Recall that Dependent Choice is equivalent to the statement "Every tree of height $\omega$ without maximal nodes has an infinite branch". Note that if $T$ is a tree, then a generic filter is a branch, i.e. a maximal chain. But now, if $T$ is a tree of height $\omega$ and the R–S lemma holds, then $D_n=T\setminus T\restriction n$ (that is, all the nodes of height $>n$) is a countable family of dense open sets, and a generic is a branch. Therefore Dependent Choice must hold.

This, along with the result you mention (which I can't verify at the moment) suggest that BCT for compact Hausdorff spaces is equivalent to $\sf DC$ over $\sf ZF+BPI$. Of course, the interesting question is, since we know that $\sf DC$ and $\sf BPI$ are entire independent of each other, is there a model where BCT for compact Hausdorff spaces hold, but $\sf DC$ fails? Or rather, what is that model?

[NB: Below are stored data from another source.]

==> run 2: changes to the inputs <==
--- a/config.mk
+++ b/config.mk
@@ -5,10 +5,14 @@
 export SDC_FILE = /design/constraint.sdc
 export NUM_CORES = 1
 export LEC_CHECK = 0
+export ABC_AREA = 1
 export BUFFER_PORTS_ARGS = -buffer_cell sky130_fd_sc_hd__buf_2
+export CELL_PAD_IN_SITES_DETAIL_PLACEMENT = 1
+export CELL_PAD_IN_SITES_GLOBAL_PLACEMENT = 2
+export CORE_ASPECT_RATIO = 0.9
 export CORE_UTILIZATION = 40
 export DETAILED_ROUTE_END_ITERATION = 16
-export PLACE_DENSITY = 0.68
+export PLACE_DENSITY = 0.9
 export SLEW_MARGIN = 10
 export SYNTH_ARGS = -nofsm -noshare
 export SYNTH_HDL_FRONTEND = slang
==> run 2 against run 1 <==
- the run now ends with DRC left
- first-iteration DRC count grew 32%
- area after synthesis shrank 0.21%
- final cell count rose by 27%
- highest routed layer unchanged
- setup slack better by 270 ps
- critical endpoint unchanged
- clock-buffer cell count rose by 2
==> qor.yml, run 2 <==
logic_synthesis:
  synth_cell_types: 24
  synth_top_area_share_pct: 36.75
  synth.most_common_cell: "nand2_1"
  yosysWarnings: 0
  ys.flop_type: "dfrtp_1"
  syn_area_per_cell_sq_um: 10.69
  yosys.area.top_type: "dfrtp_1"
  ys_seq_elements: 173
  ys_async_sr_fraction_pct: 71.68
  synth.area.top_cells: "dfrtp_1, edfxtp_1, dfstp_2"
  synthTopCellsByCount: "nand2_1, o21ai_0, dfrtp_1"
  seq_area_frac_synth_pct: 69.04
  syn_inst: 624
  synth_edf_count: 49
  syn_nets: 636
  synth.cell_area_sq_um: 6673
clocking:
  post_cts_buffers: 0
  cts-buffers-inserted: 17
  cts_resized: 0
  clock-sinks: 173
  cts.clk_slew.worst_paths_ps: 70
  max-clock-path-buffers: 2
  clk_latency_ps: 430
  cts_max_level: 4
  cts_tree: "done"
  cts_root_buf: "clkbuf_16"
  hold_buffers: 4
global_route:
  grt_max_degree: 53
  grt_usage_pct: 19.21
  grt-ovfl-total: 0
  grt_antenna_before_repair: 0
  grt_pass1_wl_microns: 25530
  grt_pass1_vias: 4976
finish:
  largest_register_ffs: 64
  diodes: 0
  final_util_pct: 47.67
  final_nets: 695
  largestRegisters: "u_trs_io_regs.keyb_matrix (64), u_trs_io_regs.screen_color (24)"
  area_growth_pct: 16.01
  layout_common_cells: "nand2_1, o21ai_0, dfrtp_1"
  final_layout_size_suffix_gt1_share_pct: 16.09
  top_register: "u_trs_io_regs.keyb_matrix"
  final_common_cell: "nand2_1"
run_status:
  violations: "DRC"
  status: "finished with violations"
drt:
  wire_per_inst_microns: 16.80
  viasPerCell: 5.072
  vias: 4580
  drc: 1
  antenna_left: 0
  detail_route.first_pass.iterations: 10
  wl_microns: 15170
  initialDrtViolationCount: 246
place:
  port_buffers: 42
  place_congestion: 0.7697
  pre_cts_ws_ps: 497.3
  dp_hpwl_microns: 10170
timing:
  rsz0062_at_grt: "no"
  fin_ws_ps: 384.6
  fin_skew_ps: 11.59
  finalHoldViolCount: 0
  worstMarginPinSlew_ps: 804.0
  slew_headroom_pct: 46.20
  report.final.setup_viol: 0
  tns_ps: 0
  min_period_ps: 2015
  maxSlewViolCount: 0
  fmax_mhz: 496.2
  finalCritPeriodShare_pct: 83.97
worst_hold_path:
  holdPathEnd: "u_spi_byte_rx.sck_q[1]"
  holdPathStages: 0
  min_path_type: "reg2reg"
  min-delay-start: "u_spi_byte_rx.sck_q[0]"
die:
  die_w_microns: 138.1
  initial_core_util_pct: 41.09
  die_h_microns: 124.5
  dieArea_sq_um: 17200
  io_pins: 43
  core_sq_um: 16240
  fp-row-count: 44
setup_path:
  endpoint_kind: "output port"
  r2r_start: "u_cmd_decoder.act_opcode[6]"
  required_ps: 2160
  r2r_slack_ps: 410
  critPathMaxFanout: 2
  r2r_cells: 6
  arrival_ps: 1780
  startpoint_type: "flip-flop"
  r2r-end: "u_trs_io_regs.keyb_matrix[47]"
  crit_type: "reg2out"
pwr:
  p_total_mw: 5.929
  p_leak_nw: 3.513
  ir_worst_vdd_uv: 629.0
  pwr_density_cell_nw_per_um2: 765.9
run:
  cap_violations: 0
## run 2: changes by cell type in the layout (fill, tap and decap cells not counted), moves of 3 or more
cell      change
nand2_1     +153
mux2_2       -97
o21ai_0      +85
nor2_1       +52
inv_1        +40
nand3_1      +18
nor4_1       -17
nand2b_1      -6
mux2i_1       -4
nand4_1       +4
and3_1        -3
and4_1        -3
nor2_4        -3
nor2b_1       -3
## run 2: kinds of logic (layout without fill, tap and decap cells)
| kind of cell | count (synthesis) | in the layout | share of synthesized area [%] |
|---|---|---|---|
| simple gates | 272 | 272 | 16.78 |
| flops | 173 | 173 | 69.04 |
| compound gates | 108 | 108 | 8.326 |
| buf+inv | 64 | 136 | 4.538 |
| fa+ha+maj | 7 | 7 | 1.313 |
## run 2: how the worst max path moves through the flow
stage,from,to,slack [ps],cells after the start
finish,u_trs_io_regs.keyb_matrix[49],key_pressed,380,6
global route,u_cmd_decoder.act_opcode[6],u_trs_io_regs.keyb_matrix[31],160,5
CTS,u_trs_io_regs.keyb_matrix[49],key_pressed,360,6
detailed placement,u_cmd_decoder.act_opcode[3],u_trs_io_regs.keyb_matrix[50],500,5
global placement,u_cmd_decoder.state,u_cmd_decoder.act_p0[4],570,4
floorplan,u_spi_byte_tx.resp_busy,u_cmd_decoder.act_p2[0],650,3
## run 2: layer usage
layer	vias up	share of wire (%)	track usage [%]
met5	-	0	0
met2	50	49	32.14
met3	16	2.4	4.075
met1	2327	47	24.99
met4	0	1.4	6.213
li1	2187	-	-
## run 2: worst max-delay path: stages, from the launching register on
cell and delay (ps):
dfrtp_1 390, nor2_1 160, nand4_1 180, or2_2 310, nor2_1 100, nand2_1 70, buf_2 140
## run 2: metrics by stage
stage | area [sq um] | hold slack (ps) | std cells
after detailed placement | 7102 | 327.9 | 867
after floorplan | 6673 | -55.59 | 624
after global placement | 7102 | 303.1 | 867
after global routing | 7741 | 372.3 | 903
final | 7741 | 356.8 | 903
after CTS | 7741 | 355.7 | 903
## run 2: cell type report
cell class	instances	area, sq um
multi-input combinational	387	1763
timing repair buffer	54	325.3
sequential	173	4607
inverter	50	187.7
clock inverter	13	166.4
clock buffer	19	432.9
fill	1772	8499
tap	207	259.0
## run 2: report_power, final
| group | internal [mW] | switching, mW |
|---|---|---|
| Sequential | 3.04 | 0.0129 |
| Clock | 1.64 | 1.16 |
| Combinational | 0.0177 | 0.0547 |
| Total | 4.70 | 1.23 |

The key observations are that BPI is equivalent to the Stone representation theorem for Boolean algebras, and that for the Rasiowa–Sikorski lemma we can focus on [complete] Boolean algebras, since they are forcing equivalent (so we can restrict the generality of partial orders).

Now, one implication is a consequence of ZF. Since RS is equivalent to Dependent Choice, which itself is equivalent to the downward Löwenheim–Skolem theorem, one can just use that argument.

Alternatively, if $X$ is a compact Hausdorff space and $D_n$ are dense open sets, and without loss of generality $D_{n+1}\subseteq D_n$. take $U$ to be a non-empty open set, and consider the forcing whose conditions are sequences $(x_i,W_i)_{i<n}$ such that $x_i\in D_i\cap U$ and $W_i$ is open such that:

1. $x_i\in W_i\subseteq \overline W_i\subseteq U\cap D_i$, and
2. $\overline W_i\subseteq W_j$ if $j<i$.

Now consider $E_n$ to be the dense open set in the forcing whose conditions are sequences of length at least $n$. By the Rasiowa–Sikorski lemma there is a generic meeting all of these $E_n$s which defines a sequence $(x_i,W_i)_{i<\omega}$. Now observe that $\{\overline W_i\mid i<\omega\}$ is a family of compact sets with a finite intersection property, therefore their intersection is non-empty, and it contains a point in $\bigcap D_i\cap U$ as wanted.

In the other direction we need to use BPI, and we use it in the form of Stone's representation theorem. Given a notion of forcing, we may assume without loss of generality that it is a complete Boolean algebra $B$ and we can consider its Stone space, $S(B)$, the space of all the ultrafilters on $B$.

If $D\subseteq B$ is a dense open set, then $D^*=\{F\in S(B)\mid\exists b\in D, b\in F\}$ is a dense open set in $S(B)$. Therefore, by the BCT for compact Hausdorff spaces, if $D_n$ is a sequence of dense open subsets of $B$, $\bigcap D^*_n$ is dense, and in particular not empty. Take any $G\in\bigcap D_n^*$, then for all $n<\omega$, $G\cap D_n$ is non-empty as wanted.